以上詳述した本実施形態は、以下の利点を有する。
・角形鋼22及び山形鋼23,24により、収容室21a内において内気通路部材31の上方、且つ開口31bと開口31cとの間にロボットコントローラ11が取り付けられている。そして、内気ファン33により、収容室21a内の空気が開口31cから内気通路部材31内へ吸い込まれるとともに、内気通路部材31内の空気が開口31bから収容室21aへ吐出される。このため、開口31b及び開口31cにより、ロボットコントローラ11を挟んで空気を循環させることができる。さらに、上面カバー25を外すことにより、筐体21の上側からロボットコントローラ11や内気ファン33を取り扱うことができ、メンテナンス性を向上させることができる。
・筐体21内において収容室21aの下方に内気通路部材31及び外気パイプ41が配置されているため、収容室21aの上方や筐体21の上方に内気通路部材31及び外気パイプ41が配置された構成と比較して、筐体21の安定性を確保することができる。
・複数の外気パイプ41は、水平方向及び上下方向にそれぞれ並列に設けられている。したがって、内気通路部材31内の空気に乱流を生じさせることができ、内気通路部材31の下部まで空気を流通させ易くなる。その結果、空気の冷却に際して内気通路部材31の下部を有効に利用することができ、空気の冷却効率を向上させることができる。

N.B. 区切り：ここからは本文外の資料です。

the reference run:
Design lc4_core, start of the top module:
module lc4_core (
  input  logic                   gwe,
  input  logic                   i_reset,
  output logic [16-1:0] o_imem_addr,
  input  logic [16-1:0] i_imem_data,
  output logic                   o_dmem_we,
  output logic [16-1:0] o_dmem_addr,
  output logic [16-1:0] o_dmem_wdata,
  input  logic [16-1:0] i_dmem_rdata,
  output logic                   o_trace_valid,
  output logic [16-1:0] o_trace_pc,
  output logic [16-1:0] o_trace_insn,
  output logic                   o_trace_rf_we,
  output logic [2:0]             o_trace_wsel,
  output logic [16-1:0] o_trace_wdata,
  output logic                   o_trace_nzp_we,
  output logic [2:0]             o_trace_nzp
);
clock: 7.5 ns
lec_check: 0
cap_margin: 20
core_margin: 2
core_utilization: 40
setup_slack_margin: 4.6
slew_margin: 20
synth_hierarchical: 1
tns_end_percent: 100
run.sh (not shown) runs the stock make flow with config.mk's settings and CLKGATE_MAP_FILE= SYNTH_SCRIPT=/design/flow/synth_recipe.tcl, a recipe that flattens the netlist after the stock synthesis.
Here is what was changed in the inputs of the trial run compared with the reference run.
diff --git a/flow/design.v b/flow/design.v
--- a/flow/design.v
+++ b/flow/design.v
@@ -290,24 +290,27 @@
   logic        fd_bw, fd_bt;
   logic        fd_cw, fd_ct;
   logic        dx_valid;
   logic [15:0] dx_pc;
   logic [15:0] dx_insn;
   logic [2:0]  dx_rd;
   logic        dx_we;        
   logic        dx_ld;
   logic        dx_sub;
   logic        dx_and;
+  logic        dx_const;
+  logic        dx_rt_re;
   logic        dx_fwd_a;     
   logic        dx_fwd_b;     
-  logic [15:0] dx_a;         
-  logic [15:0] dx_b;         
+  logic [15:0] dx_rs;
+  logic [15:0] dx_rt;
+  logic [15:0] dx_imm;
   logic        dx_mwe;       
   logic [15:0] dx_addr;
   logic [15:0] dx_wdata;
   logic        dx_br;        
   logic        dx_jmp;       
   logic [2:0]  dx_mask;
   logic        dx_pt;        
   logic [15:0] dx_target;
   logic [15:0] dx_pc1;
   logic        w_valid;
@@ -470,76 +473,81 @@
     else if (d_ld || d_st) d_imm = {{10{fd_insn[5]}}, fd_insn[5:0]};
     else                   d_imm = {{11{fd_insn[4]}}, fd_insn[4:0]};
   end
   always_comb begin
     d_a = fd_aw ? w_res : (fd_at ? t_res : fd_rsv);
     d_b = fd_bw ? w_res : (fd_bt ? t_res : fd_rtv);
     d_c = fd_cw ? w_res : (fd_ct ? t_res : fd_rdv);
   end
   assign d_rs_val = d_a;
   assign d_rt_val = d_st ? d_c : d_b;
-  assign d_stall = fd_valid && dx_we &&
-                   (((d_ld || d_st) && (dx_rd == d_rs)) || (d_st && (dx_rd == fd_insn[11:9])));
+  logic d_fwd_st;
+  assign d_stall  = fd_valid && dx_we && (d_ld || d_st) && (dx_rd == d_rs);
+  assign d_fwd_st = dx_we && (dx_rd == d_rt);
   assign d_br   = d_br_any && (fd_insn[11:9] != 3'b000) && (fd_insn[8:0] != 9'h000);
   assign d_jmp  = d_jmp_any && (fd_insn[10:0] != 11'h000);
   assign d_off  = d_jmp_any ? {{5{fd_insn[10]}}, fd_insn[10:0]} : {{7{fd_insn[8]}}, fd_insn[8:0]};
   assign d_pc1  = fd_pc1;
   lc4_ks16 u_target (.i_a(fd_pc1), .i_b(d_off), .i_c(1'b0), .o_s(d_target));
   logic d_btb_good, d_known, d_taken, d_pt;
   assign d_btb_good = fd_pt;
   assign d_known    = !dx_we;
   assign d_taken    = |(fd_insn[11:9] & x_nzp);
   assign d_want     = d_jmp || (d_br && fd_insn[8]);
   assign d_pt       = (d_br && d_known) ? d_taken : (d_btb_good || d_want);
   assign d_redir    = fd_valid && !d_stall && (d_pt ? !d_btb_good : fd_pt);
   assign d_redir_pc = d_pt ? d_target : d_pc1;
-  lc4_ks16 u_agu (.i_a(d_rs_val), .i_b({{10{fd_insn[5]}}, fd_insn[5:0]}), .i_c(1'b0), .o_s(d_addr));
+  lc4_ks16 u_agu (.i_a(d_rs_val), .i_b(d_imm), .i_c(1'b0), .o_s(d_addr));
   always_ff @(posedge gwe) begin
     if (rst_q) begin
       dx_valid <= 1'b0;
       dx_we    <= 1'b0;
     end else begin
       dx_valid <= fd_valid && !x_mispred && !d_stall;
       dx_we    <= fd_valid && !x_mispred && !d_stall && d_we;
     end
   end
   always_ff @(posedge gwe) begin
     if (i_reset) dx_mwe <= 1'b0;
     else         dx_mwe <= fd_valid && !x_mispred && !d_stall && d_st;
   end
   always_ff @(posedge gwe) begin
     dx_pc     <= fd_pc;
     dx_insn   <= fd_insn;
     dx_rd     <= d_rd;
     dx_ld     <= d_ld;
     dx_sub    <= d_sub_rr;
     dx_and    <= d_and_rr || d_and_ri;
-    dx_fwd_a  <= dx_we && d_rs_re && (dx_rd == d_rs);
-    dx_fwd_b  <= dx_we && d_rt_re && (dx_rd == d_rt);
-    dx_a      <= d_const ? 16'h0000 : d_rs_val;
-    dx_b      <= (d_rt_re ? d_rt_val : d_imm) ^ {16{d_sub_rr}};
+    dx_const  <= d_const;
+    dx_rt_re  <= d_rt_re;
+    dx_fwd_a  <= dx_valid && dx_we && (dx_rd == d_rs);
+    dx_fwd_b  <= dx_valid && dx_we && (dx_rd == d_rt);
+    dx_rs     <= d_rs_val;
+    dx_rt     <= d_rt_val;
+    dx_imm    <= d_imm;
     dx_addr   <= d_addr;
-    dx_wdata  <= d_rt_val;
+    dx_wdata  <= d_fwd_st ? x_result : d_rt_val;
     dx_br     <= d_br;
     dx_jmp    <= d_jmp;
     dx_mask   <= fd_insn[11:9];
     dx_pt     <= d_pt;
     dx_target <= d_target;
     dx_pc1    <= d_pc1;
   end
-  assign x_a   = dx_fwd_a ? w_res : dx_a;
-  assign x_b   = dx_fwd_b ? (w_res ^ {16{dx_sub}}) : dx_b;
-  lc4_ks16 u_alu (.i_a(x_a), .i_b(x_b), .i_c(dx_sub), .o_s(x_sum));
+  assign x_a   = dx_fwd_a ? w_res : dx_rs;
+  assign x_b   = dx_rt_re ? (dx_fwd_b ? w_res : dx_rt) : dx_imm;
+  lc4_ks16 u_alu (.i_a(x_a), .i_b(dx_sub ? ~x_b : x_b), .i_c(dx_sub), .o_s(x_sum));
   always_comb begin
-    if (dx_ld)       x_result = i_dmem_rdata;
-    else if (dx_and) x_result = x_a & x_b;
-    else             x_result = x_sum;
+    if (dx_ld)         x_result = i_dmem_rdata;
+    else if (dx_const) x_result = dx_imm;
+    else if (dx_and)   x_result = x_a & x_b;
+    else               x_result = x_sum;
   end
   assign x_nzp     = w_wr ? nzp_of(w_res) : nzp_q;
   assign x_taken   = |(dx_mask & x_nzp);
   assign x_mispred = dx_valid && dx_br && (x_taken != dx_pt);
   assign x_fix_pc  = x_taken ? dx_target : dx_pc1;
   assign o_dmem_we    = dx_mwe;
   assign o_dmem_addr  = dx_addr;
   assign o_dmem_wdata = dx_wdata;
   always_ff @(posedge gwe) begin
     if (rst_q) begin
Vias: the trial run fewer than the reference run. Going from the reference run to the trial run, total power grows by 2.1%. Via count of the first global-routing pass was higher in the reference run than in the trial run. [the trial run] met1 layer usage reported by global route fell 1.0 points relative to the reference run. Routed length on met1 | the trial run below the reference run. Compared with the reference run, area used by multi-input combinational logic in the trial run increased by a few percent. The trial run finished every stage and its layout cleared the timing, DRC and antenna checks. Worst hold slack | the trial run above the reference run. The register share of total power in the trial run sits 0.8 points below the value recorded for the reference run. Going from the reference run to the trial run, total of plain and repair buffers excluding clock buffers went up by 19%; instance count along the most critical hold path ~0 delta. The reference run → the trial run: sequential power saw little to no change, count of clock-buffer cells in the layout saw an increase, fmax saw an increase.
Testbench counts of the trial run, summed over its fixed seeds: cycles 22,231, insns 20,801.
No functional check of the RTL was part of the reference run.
This design comes from an exercise in tuning for small area, a short achievable clock period and few clock cycles on the open sky130 flow, not from production work.
Where RTL was checked, it was by simulation tests only, not by an equivalence proof against the original.
Power figures rest on the tool's default switching activity, not on a simulated workload.

==> inputs of exp/sierra <==
## bitmap_page_allocator_top
module bitmap_page_allocator_top
(
    input  wire logic                clk,
    input  wire logic                rst_n,
    input  wire logic                in_valid,
    output logic                     in_ready,
    input  wire logic [bpa_pkg::KIND_W-1:0]   kind,
    input  wire logic [bpa_pkg::PAGE_W-1:0]   page,
    output logic                     out_valid,
    input  wire logic                out_ready,
    output logic [bpa_pkg::STATUS_W-1:0]      status,
    output logic [bpa_pkg::PAGE_W-1:0]        alloc_page,
    output logic [bpa_pkg::COUNT_W-1:0]       free_pages,
    input  wire logic                cfg_valid,
    output logic                     cfg_ready,
    input  wire logic                cfg_index,
    input  wire logic [bpa_pkg::COUNT_W-1:0]  cfg_data
);
export LEC_CHECK = 0
export CAP_MARGIN = 0
export CORE_MARGIN = 2
export CORE_UTILIZATION = 40
export CTS_CLUSTER_DIAMETER = 120
export CTS_CLUSTER_SIZE = 24
export SETUP_SLACK_MARGIN = 2.0
export SLEW_MARGIN = 0
create_clock -name core_clock -period 5.0 [get_ports {clk}]
run.sh (not shown) runs the stock make flow with config.mk's settings and CLKGATE_MAP_FILE= SYNTH_SCRIPT=/design/flow/synth_recipe.tcl, a recipe that flattens the netlist after the stock synthesis.
==> exp/indigo (differences from exp/sierra) <==
--- a/flow/design.v
+++ b/flow/design.v
@@ -109,31 +109,31 @@
     end
     logic                clr_q;
     logic [1:0]          ph_q;
     logic [COUNT_W-1:0]  cnt_q;
     logic                ov_q;
     logic [STATUS_W-1:0] st_q;
     logic [PAGE_W-1:0]   pg_q;
     logic [W-1:0]        fw_q;      
-    logic [R-1:0]        next_row;  
     logic [R-1:0]        fr_q;      
+    logic [R-1:0]        nr_q;      
     logic [R-1:0] row_hold;
     logic [R-1:0] row_wr;
     logic [W-1:0] wr_data;
     logic         wr_data_nz;
     logic [R-1:0] row_nz;
     logic [W-1:0] rd_data;
     bpa_dp u_dp (
         .clk        (clk),
         .row_hold   (row_hold),
         .row_wr     (row_wr),
         .wr_data    (wr_data),
         .wr_data_nz (wr_data_nz),
-        .rd_sel     (next_row),
+        .rd_sel     (nr_q),
         .row_nz     (row_nz),
         .rd_data    (rd_data)
     );
     logic               nonempty;
     logic [COUNT_W-1:0] init_cnt;
     logic [RB-1:0]      f_row;
     logic [WB-1:0]      f_col;
     logic [RB:0]        l_row;
@@ -206,59 +206,73 @@
             end
         two_set = t[0];
     endfunction
     logic [W-1:0]  bit_pre;
     logic [W-1:0]  low_bit;
     logic [W-1:0]  alloc_data;
     logic          fw_two;
     logic [R-1:0]  third_src;
+    logic [R-1:0]  third_row;
     logic          any_free;
     logic          alloc_go;
     logic          found;
     logic [RB-1:0] fr_idx;
+    logic [RB-1:0] nr_idx;
+    logic          nr_none;
     logic [WB-1:0] low_idx;
     always_comb
     begin
         bit_pre    = prefix_w(fw_q);
         low_bit    = fw_q & ~bit_pre;
         alloc_data = fw_q & bit_pre;
         fw_two     = two_set(fw_q);
-        third_src  = row_nz & ~fr_q;
-        next_row   = third_src & ~prefix_r(third_src);
+        third_src  = row_nz & ~fr_q & ~nr_q;
+        third_row  = third_src & ~prefix_r(third_src);
         fr_idx = '0;
+        nr_idx = '0;
         for (int g = 0; g < R; g++)
         begin
             if (fr_q[g]) fr_idx = fr_idx | RB'(g);
+            if (nr_q[g]) nr_idx = nr_idx | RB'(g);
         end
         low_idx = '0;
         for (int j = 0; j < W; j++)
             if (low_bit[j]) low_idx = low_idx | WB'(j);
     end
     assign any_free = |row_nz;
+    assign nr_none  = !(|nr_q);
     assign alloc_go = is_alloc;
     assign found    = is_alloc && any_free;
     logic [R-1:0]  page_row;
     logic [W-1:0]  page_col;
-    logic          page_below, page_same;
+    logic          page_below, page_same, page_next;
     always_comb
     begin
         for (int g = 0; g < R; g++)
             page_row[g] = (page[PAGE_W-1:WB] == RB'(g));
         for (int j = 0; j < W; j++)
             page_col[j] = (page[WB-1:0] == WB'(j));
     end
     logic [R-1:0]  page_gt;          
     always_comb
     begin
         for (int g = 0; g < R; g++)
             page_gt[g] = (RB'(g) > page[PAGE_W-1:WB]);
     end
     assign page_below = !any_free || (|(fr_q & page_gt));
     assign page_same  = |(fr_q & page_row);
+    assign page_next  = !(|(fr_q & (page_gt | page_row))) && (nr_none || (|(nr_q & page_gt)));
+    logic [R-1:0] init_nr;
+    always_comb
+    begin
+        for (int g = 0; g < R; g++)
+            init_nr[g] = (g == int'(f_row) + 1) &&
+                         (COUNT_W'((g) * W) < lim_q) && nonempty;
+    end
     logic [W-1:0] init_data;
     assign init_data = ph1 ? mask1 : (ph2 ? l_prefix : '1);
     always_comb
     begin
         for (int g = 0; g < R; g++)
         begin
             row_hold[g] = !(clr_q || is_init || (alloc_go && fr_q[g]));
             row_wr[g]   = (is_init && row_in[g]) ||
@@ -276,45 +290,53 @@
             wr_data = init_data;
     end
     always_ff @(posedge clk)
     begin
         if (clr_q)
         begin
             fw_q <= '0;
             fr_q <= '0;
+            nr_q <= '0;
         end
         else if (is_init)
         begin
             fw_q <= nonempty ? mask1 : '0;
             fr_q <= f_row_oh;
+            nr_q <= init_nr;
         end
         else if (found)
         begin
             if (fw_two)
             begin
                 fw_q <= alloc_data;
             end
             else
             begin
                 fw_q <= rd_data;
-                fr_q <= next_row;
+                fr_q <= nr_q;
+                nr_q <= third_row;
             end
         end
         else if (free_ok)
         begin
             if (page_below)
             begin
                 fw_q <= page_col;
                 fr_q <= page_row;
+                nr_q <= any_free ? fr_q : '0;
             end
             else if (page_same)
             begin
                 fw_q <= fw_q | page_col;
             end
+            else if (page_next)
+            begin
+                nr_q <= page_row;
+            end
         end
     end
     assign respond = (acc && !(is_init && (need1 || need2))) ||
                      (ph1 && !need2) || ph2;
     always_ff @(posedge clk or negedge rst_n)
     begin
         if (!rst_n)
         begin
CAP_MARGIN = 20   (was 0)
CTS_CLUSTER_DIAMETER = unset   (was 120)
CTS_CLUSTER_SIZE = unset   (was 24)
SLEW_MARGIN = 20   (was 0)
==> exp/umber (differences from exp/sierra) <==
--- a/flow/design.v
+++ b/flow/design.v
@@ -69,63 +69,48 @@
     output logic                     cfg_ready,
     input  wire logic                cfg_index,
     input  wire logic [bpa_pkg::COUNT_W-1:0]  cfg_data
 );
     localparam int R  = MAP_ROWS;
     localparam int W  = ROW_BITS;
     localparam int RB = $clog2(R);
     localparam int WB = $clog2(W);
-    localparam int ROW_W = WB;
     logic [PAGE_W-1:0]  first_q;
     logic [COUNT_W-1:0] lim_q;
-    logic               nonempty_q;
-    logic               same_row_q;
-    logic [COUNT_W-1:0] cfg_lim;
     assign cfg_ready = 1'b1;
-    assign cfg_lim   = cfg_data[COUNT_W-1] ? COUNT_W'(512) : cfg_data;
     always_ff @(posedge clk or negedge rst_n)
     begin
         if (!rst_n)
         begin
-            first_q    <= PAGE_W'(1);
-            lim_q      <= COUNT_W'(512);
-            nonempty_q <= 1'b1;
-            same_row_q <= 1'b0;
+            first_q <= PAGE_W'(1);
+            lim_q   <= COUNT_W'(512);
         end
         else if (cfg_valid)
         begin
             if (cfg_index)
-            begin
-                lim_q      <= cfg_lim;
-                nonempty_q <= (COUNT_W'(first_q) < cfg_lim);
-                same_row_q <= ({1'b0, first_q[PAGE_W-1:ROW_W]} == cfg_lim[COUNT_W-1:ROW_W]);
-            end
+                lim_q   <= cfg_data[COUNT_W-1] ? COUNT_W'(512) : cfg_data;
             else
-            begin
-                first_q    <= cfg_data[PAGE_W-1:0];
-                nonempty_q <= (COUNT_W'(cfg_data[PAGE_W-1:0]) < lim_q);
-                same_row_q <= ({1'b0, cfg_data[PAGE_W-1:ROW_W]} == lim_q[COUNT_W-1:ROW_W]);
-            end
+                first_q <= cfg_data[PAGE_W-1:0];
         end
     end
     logic                clr_q;
     logic [1:0]          ph_q;
     logic [COUNT_W-1:0]  cnt_q;
     logic                ov_q;
     logic [STATUS_W-1:0] st_q;
     logic [PAGE_W-1:0]   pg_q;
     logic [W-1:0]        fw_q;      
-    logic [R-1:0]        next_row;  
     logic [R-1:0]        fr_q;      
     logic [R-1:0] row_hold;
     logic [R-1:0] row_wr;
     logic [W-1:0] wr_data;
     logic         wr_data_nz;
     logic [R-1:0] row_nz;
+    logic [R-1:0] next_row;
     logic [W-1:0] rd_data;
     bpa_dp u_dp (
         .clk        (clk),
         .row_hold   (row_hold),
         .row_wr     (row_wr),
         .wr_data    (wr_data),
         .wr_data_nz (wr_data_nz),
         .rd_sel     (next_row),
@@ -138,23 +123,23 @@
     logic [WB-1:0]      f_col;
     logic [RB:0]        l_row;
     logic [WB-1:0]      l_col;
     logic               same_row;
     logic               need1, need2;
     logic [R-1:0]       row_in;
     logic [R-1:0]       f_row_oh;
     logic [W-1:0]       f_suffix, l_prefix, mask1;
-    assign nonempty = nonempty_q;
+    assign nonempty = (COUNT_W'(first_q) < lim_q);
     assign init_cnt = nonempty ? (lim_q - COUNT_W'(first_q)) : '0;
     assign f_row    = first_q[PAGE_W-1:WB];
     assign f_col    = first_q[WB-1:0];
     assign l_row    = lim_q[COUNT_W-1:WB];
     assign l_col    = lim_q[WB-1:0];
-    assign same_row = same_row_q;
+    assign same_row = ({1'b0, f_row} == l_row);
     assign need1    = nonempty && (f_col != '0);
     assign need2    = nonempty && (l_col != '0) && !(same_row && (f_col != '0));
     always_comb
     begin
         for (int g = 0; g < R; g++)
         begin
             row_in[g]   = (g > int'(f_row) || (g == int'(f_row) && f_col == '0)) &&
                           (g < int'(l_row));
@@ -189,112 +174,95 @@
     function automatic logic [W-1:0] prefix_w(input logic [W-1:0] v);
         logic [W-1:0] p;
         p = v;
         for (int s = 1; s < W; s = s * 2)
             for (int i = W - 1; i >= 0; i--)
                 if (i >= s) p[i] = p[i] | p[i-s];
         prefix_w = {p[W-2:0], 1'b0};
     endfunction
-    function automatic logic two_set(input logic [W-1:0] v);
-        logic [W-1:0] a, t;
-        a = v;
-        t = '0;
-        for (int s = 1; s < W; s = s * 2)
-            for (int i = 0; i < W; i = i + 2 * s)
-            begin
-                t[i] = t[i] | t[i+s] | (a[i] & a[i+s]);
-                a[i] = a[i] | a[i+s];
-            end
-        two_set = t[0];
-    endfunction
     logic [W-1:0]  bit_pre;
     logic [W-1:0]  low_bit;
     logic [W-1:0]  alloc_data;
-    logic          fw_two;
-    logic [R-1:0]  third_src;
+    logic          alloc_data_nz;
+    logic [R-1:0]  above;
     logic          any_free;
+    logic          cnt_nz;
     logic          alloc_go;
     logic          found;
     logic [RB-1:0] fr_idx;
     logic [WB-1:0] low_idx;
     always_comb
     begin
-        bit_pre    = prefix_w(fw_q);
-        low_bit    = fw_q & ~bit_pre;
-        alloc_data = fw_q & bit_pre;
-        fw_two     = two_set(fw_q);
-        third_src  = row_nz & ~fr_q;
-        next_row   = third_src & ~prefix_r(third_src);
+        bit_pre       = prefix_w(fw_q);
+        low_bit       = fw_q & ~bit_pre;
+        alloc_data    = fw_q & bit_pre;
+        alloc_data_nz = |alloc_data;
+        above         = row_nz & ~fr_q;
+        next_row      = above & ~prefix_r(above);
         fr_idx = '0;
         for (int g = 0; g < R; g++)
-        begin
             if (fr_q[g]) fr_idx = fr_idx | RB'(g);
-        end
         low_idx = '0;
         for (int j = 0; j < W; j++)
             if (low_bit[j]) low_idx = low_idx | WB'(j);
     end
     assign any_free = |row_nz;
-    assign alloc_go = is_alloc;
-    assign found    = is_alloc && any_free;
-    logic [R-1:0]  page_row;
-    logic [W-1:0]  page_col;
-    logic          page_below, page_same;
+    assign cnt_nz   = (cnt_q != '0);
+    assign alloc_go = is_alloc && cnt_nz;
+    assign found    = alloc_go && any_free;
+    logic [R-1:0] page_row;
+    logic [W-1:0] page_col;
+    logic         page_below, page_same;
     always_comb
     begin
         for (int g = 0; g < R; g++)
             page_row[g] = (page[PAGE_W-1:WB] == RB'(g));
         for (int j = 0; j < W; j++)
             page_col[j] = (page[WB-1:0] == WB'(j));
     end
-    logic [R-1:0]  page_gt;          
-    always_comb
-    begin
-        for (int g = 0; g < R; g++)
-            page_gt[g] = (RB'(g) > page[PAGE_W-1:WB]);
-    end
-    assign page_below = !any_free || (|(fr_q & page_gt));
-    assign page_same  = |(fr_q & page_row);
-    logic [W-1:0] init_data;
-    assign init_data = ph1 ? mask1 : (ph2 ? l_prefix : '1);
+    assign page_below = !any_free || (page[PAGE_W-1:WB] < fr_idx);
+    assign page_same  = (page[PAGE_W-1:WB] == fr_idx);
     always_comb
     begin
         for (int g = 0; g < R; g++)
         begin
             row_hold[g] = !(clr_q || is_init || (alloc_go && fr_q[g]));
             row_wr[g]   = (is_init && row_in[g]) ||
                           (free_ok && page_row[g]) ||
                           (alloc_go && fr_q[g]) ||
                           (ph1 && f_row_oh[g]) ||
                           (ph2 && (int'(l_row) == g));
         end
-        wr_data_nz = is_alloc ? fw_two : 1'b1;
+        wr_data_nz = is_alloc ? alloc_data_nz : 1'b1;
         if (is_alloc)
             wr_data = alloc_data;
         else if (is_free)
             wr_data = page_col;
+        else if (is_init)
+            wr_data = '1;
+        else if (ph1)
+            wr_data = mask1;
         else
-            wr_data = init_data;
+            wr_data = l_prefix;
     end
     always_ff @(posedge clk)
     begin
         if (clr_q)
         begin
             fw_q <= '0;
-            fr_q <= '0;
         end
         else if (is_init)
         begin
             fw_q <= nonempty ? mask1 : '0;
             fr_q <= f_row_oh;
         end
         else if (found)
         begin
-            if (fw_two)
+            if (alloc_data_nz)
             begin
                 fw_q <= alloc_data;
             end
             else
             begin
                 fw_q <= rd_data;
                 fr_q <= next_row;
             end
CAP_MARGIN = 20   (was 0)
CTS_BUF_LIST = sky130_fd_sc_hd__clkbuf_4 sky130_fd_sc_hd__clkbuf_8   (was unset)
CTS_CLUSTER_DIAMETER = unset   (was 120)
CTS_CLUSTER_SIZE = unset   (was 24)
SETUP_SLACK_MARGIN = unset   (was 2.0)
SLEW_MARGIN = 20   (was 0)
==> notes.md <==
| metric | exp/umber | exp/sierra | exp/indigo |
|---|---|---|---|
| Outcome | no timing/DRC/antenna violations | no timing/DRC/antenna violations | no timing/DRC/antenna violations |
| Fin crit share | 84.1% | 62.0% | 69.9% |
| Biggest cell delay along the critical path | 520 ps | 1020 ps | 600 ps |
| Proportion of power drawn by flip-flops and latches | 44.9% | 48.2% | 41.5% |
| Clock period minus final worst setup slack | 4210 ps | 3100 ps | 3500 ps |
| Total number of nets in the final design | 3112 | 3516 | 3680 |
| Core Footprint | 0.0699 mm² | 0.0711 mm² | 0.0732 mm² |
| Capture instance of the worst register-to-register path | fw_q[15]$_SDFFE_PP0P_ | u_dp.map_q[7][27]$_DFF_P_ | fw_q[23]$_SDFFE_PP0P_ |
| Inverters | 57 | 44 | 45 |
| Skew-Pair Late Insertion Delay | 750 ps | 670 ps | 670 ps |
| Detailed-router iteration count before antenna repair | 9 | 11 | 9 |
| Share of the final layout cell area in multi-input gates | 43.2% | 46.0% | 45.2% |
| Standard-cell row count | 97 | 98 | 99 |
| Total clock sinks | 620 | 622 | 638 |
| Cells after Synth | 3032 | 3333 | 3500 |
Testbench counts of exp/sierra, summed over its fixed seeds: cycles 12,170.
Testbench counts of exp/umber, summed over its fixed seeds: cycles 12,170.
Function not checked in exp/indigo: the RTL went through the layout flow alone.

[afterwards: timing with drivers on the ports]
Ports are ideal in the flow. The routed layouts listed here were re-timed in OpenROAD. Step 1 assumes that a clkbuf_16 drives the clock port and a buf_2 every other input. Step 2, shift: input delay + t, output delay - t, t = (earliest + latest rising clock arrival at the registers) / 2. This alone moves slack from input paths to output paths. Slacks: no drivers / after step 1 / after step 2; pairs: no drivers / after step 1.
run	shift t [ns]	slack for setup (ns)	worst setup path at the end
exp/sierra	0.723	1.898 / 1.911 / 1.209	input to register
exp/indigo	0.710	1.503 / 1.503 / 1.162	input to register
exp/umber	0.769	0.793 / 0.793 / 0.320	input to register
After both steps setup and hold are still met in every run listed. For exp/sierra, which loses most, drivers alone change the setup slack by +0.013 ns; drivers and shift together by -0.689 ns.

・外気パイプ41は断面円形に形成されている。このため、内気通路部材31内へ吸い込まれた空気は、複数のパイプの間を通過する際に、パイプの外周面に沿ってパイプの裏側へ回り込み易くなる。したがって、内気通路部材31の下部へ空気をより導き易くなり、空気の冷却効率を更に向上させることができる。
・内気ファン33により、開口31cから内気通路部材31内へ向けて空気が吹き付けられため、内気通路部材31内の外気パイプ41に空気の流れを直接当てることができる。したがって、内気通路部材31内の空気に乱流を生じさせ易くなるとともに、内気通路部材31の下部まで空気を流通させ易くなる。
・空気の取込口43aが垂直になるように外気ファン43が配置されているため、外気ファン43の取込口43aに上方からの落下物が当たることを抑制することができる。また、内気ファン33は、筐体21内に配置されている。このため、内気ファン33に上方からの落下物が当たることも抑制されている。したがって、上方からの落下物がファン33,43を損傷することを抑制することができる。
・外気ファン43により、外気パイプ41内の空気が外気パイプ41の端部41bから空気室21bを介して筐体21外へ吐出される。このため、外気パイプ41内の空気は、外気ファン43により減圧された空気室21b内に一旦吸い込まれる。したがって、外気ファン43が一部の外気パイプ41に向けて空気を吹き付ける構成と比較して、複数の外気パイプ41に満遍なく空気を流通させることができる。その結果、より多くの外気パイプ41を有効に機能させることができ、空気の冷却効率を向上させることができる。
・フィルタ44は、筐体21の前面部28の外側の面に取り付けられているため、フィルタ44が筐体21の底面部27や筐体21の内部に取り付けられた構成と比較して、フィルタ44のメンテナンス性を向上させることができる。
・ロボットコントローラ11は、開口13が開口31b側に向き、開口14が開口31c側に向くように配置されている。このため、ケース12の開口14から排出された高温の空気が、内気通路部材31の開口31cから内気通路部材31内へ吸い込まれ易くなる。また、内気通路部材31の開口31bから排出された冷却された空気が、ケース12の開口13からケース12内へ取り込まれ易くなる。したがって、ロボットコントローラ11のケース12内を効果的に冷却することができる。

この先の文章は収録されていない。